» Work to be completed: Find every line of the records that has "cells" and return it.

Saved data entries:
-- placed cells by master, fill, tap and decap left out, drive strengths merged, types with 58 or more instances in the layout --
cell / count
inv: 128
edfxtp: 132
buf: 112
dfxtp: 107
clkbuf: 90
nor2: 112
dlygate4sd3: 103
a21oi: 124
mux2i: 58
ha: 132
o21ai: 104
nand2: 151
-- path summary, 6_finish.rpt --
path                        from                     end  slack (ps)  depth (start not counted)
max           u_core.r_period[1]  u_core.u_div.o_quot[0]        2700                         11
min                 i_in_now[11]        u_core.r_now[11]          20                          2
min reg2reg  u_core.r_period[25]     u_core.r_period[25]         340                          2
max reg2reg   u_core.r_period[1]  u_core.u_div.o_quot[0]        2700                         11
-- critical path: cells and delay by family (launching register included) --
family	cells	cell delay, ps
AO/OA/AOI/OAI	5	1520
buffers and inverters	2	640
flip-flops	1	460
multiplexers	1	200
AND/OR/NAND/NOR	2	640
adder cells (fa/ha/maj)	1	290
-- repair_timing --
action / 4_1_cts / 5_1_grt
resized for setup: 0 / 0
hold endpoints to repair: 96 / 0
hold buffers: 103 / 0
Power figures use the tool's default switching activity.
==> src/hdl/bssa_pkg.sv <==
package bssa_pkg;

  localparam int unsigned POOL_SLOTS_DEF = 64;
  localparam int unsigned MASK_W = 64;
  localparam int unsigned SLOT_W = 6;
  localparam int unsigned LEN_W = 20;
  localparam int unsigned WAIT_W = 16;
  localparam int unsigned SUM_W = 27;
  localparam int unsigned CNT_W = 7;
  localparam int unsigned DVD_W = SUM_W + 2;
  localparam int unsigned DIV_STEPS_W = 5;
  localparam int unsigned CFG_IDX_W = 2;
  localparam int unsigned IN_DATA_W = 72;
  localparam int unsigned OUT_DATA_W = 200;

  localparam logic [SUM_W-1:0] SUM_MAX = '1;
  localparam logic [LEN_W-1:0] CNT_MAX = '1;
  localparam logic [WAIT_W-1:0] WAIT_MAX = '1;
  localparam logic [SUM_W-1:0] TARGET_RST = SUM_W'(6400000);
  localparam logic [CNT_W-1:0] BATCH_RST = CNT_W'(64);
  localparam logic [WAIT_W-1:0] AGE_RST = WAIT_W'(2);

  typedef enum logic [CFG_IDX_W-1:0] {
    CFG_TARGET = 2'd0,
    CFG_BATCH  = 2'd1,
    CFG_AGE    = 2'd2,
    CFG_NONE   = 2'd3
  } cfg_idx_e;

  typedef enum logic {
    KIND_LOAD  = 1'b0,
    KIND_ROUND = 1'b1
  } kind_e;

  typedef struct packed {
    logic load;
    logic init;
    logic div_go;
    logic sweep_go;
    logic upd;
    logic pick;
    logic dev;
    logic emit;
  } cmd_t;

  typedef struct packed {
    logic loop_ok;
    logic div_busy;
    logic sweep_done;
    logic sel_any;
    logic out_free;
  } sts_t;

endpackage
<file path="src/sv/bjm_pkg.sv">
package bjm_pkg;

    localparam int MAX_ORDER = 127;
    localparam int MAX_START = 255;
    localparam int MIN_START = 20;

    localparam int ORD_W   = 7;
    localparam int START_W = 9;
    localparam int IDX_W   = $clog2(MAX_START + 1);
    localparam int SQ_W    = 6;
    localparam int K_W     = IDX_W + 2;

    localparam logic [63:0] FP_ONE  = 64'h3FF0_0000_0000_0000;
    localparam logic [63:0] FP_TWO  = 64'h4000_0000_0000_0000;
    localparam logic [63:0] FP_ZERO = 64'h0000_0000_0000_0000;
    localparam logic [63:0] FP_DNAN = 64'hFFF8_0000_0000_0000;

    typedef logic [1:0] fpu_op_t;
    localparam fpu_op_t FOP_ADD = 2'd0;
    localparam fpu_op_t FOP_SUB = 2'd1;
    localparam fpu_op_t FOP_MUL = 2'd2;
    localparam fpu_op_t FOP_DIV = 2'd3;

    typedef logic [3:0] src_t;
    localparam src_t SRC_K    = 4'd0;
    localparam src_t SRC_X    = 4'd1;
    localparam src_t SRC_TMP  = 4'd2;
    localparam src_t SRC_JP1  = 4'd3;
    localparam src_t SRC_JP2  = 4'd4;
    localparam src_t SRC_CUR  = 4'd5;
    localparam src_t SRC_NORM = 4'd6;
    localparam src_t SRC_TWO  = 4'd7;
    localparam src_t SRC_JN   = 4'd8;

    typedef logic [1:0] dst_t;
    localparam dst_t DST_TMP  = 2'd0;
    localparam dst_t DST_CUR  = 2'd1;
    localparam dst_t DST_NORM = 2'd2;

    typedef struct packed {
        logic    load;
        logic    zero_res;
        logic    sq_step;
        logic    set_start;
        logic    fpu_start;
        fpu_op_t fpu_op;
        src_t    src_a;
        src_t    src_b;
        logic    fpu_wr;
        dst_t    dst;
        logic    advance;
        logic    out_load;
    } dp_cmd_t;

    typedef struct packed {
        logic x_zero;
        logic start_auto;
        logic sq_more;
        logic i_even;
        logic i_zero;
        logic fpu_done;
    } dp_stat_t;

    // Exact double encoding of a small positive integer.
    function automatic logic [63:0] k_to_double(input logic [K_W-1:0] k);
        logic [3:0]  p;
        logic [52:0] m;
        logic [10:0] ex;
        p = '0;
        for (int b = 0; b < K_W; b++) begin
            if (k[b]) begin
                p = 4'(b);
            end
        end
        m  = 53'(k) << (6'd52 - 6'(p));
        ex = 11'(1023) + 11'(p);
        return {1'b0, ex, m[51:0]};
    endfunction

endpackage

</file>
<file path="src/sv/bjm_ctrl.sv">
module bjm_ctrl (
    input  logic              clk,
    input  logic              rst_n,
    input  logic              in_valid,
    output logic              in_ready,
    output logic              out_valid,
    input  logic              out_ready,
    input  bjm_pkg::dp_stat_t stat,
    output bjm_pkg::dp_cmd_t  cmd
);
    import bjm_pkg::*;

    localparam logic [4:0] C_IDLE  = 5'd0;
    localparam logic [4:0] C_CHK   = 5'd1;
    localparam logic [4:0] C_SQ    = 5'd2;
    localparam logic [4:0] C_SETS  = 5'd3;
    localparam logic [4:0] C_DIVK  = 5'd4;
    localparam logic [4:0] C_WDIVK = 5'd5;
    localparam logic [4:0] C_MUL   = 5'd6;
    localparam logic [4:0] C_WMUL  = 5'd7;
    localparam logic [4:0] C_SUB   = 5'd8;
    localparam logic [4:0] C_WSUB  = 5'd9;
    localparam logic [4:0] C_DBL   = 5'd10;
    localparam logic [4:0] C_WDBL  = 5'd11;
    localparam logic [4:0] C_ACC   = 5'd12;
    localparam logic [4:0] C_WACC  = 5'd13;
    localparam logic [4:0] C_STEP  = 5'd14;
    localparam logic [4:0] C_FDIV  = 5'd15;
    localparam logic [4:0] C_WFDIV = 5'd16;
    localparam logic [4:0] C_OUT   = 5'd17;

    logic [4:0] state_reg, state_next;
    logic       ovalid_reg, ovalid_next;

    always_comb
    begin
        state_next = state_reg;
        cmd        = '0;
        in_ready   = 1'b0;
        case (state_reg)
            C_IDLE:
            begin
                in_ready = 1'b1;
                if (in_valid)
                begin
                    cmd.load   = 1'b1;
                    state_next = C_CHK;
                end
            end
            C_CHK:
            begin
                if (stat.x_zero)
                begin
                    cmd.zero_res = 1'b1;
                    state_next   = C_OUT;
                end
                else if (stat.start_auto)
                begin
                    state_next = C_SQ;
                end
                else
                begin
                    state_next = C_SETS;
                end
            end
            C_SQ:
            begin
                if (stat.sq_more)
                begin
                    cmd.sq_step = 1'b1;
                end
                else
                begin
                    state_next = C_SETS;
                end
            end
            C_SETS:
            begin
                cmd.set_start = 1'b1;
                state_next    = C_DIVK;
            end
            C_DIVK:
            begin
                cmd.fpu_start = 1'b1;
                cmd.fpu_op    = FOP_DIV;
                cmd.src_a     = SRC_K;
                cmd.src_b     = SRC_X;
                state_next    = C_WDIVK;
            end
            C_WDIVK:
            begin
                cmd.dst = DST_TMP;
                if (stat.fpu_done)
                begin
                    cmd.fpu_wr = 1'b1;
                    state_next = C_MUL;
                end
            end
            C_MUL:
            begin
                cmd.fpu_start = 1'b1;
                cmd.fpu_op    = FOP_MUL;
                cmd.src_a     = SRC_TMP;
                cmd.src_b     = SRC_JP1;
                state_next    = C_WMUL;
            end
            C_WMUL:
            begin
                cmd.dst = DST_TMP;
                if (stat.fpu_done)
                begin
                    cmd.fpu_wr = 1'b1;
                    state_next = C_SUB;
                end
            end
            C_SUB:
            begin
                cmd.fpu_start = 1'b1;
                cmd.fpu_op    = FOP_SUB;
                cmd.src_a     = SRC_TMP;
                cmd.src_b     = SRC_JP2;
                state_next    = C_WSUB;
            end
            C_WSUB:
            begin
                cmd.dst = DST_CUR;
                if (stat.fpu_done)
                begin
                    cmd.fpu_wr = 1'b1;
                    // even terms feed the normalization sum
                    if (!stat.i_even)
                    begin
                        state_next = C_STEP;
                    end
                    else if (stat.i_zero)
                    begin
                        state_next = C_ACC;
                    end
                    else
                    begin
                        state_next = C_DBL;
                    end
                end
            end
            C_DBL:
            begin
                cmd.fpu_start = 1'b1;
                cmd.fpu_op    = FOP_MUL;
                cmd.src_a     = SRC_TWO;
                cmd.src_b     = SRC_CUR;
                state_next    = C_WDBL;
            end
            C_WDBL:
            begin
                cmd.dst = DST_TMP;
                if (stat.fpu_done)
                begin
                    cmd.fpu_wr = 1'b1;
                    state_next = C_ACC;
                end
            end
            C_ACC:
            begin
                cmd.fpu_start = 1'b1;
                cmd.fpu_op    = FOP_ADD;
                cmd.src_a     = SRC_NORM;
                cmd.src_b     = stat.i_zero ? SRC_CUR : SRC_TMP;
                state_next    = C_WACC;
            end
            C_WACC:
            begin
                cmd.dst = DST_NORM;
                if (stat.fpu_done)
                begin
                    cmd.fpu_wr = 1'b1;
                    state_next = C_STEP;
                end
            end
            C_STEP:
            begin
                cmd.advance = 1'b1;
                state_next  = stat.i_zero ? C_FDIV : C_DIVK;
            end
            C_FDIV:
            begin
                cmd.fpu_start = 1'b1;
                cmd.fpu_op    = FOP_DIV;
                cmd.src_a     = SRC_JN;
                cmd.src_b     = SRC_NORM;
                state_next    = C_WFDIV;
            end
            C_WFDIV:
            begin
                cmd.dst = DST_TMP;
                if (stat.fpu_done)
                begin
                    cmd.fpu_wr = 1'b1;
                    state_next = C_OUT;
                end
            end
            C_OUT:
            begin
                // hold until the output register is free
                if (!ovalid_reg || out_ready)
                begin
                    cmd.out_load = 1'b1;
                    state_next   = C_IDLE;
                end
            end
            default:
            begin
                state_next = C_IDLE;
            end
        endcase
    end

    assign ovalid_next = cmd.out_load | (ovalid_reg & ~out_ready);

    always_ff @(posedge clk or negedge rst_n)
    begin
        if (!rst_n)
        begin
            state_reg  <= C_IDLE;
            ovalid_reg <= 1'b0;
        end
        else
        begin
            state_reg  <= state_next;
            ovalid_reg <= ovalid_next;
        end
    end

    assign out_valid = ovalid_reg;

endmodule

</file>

» Your response:
-- placed cells by master, fill, tap and decap left out, drive strengths merged, types with 58 or more instances in the layout --
-- critical path: cells and delay by family (launching register included) --
family	cells	cell delay, ps
adder cells (fa/ha/maj)	1	290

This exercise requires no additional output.